Year 2024, Volume: 14 Issue: 2, 7 - 22, 30.07.2024

Abstract

Elektrikli araçlar hem dünya genelinde hem de ülkemizde giderek daha yaygın hale gelmektedir. Bu araçlarda, batarya en kritik bileşenlerdir. Akıllı bir batarya yönetim sistemi (Battery Management System - BMS) için doğru prognostik ve sağlık yönetimi (Prognostics and Health Management - PHM) büyük önem taşır. PHM ve BMS, elektrikli araçların güvenliği, verimliliği ve batarya ömrü açısından kritik bir rol oynamaktadır. Bu literatür incelemesi, elektrikli araçlar için PHM ve BMS konularının önemine vurgu yapmaktadır. Lityum-iyon (Li-ion) bataryaların hala en uygun seçeneklerden biridir, ancak batarya ömrü gibi bazı zorluklarla karşılaşılabilir. Bu nedenle, doğru batarya şarj durumu (State of Charge - SoC) ve bataryanın sağlık durumu (State of Health - SoH) tahminleriyle bir BMS, batarya ömrünü uzatmak ve güvenliği sağlamak için gereklidir. Bu çalışma, elektrikli araçlar için PHM ve BMS konularında gelecekteki araştırma gündemine yönelik analitik bir incelemedir.
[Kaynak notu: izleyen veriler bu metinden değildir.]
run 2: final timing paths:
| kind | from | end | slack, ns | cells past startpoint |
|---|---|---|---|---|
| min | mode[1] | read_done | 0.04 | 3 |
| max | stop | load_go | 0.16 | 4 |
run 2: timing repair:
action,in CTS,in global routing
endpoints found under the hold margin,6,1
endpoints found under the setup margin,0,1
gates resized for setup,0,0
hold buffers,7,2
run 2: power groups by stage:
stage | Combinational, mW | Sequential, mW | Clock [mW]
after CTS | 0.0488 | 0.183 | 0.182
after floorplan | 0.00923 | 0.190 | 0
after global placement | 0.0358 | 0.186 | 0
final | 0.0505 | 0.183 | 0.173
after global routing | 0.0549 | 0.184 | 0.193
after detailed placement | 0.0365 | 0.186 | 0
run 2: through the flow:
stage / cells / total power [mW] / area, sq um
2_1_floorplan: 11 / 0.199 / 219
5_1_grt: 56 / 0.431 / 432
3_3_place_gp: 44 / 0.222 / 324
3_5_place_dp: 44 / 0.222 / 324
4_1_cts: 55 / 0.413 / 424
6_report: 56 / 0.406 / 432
Batarya prognostiğinin önemine vurgu yapılarak, elektrikli araçların sağlıklı çalışması için daha fazla araştırmanın yapılması gerektiği vurgulanmaktadır.

Supporting Institution

Türkiye Bilimsel ve Teknolojik Araştırma Kurumu’nun (TUBİTAK)

Project Number

22AG040

Thanks

Yazarlardan Metin Yılmaz 100/2000 YÖK Doktora bursu öğrencisidir.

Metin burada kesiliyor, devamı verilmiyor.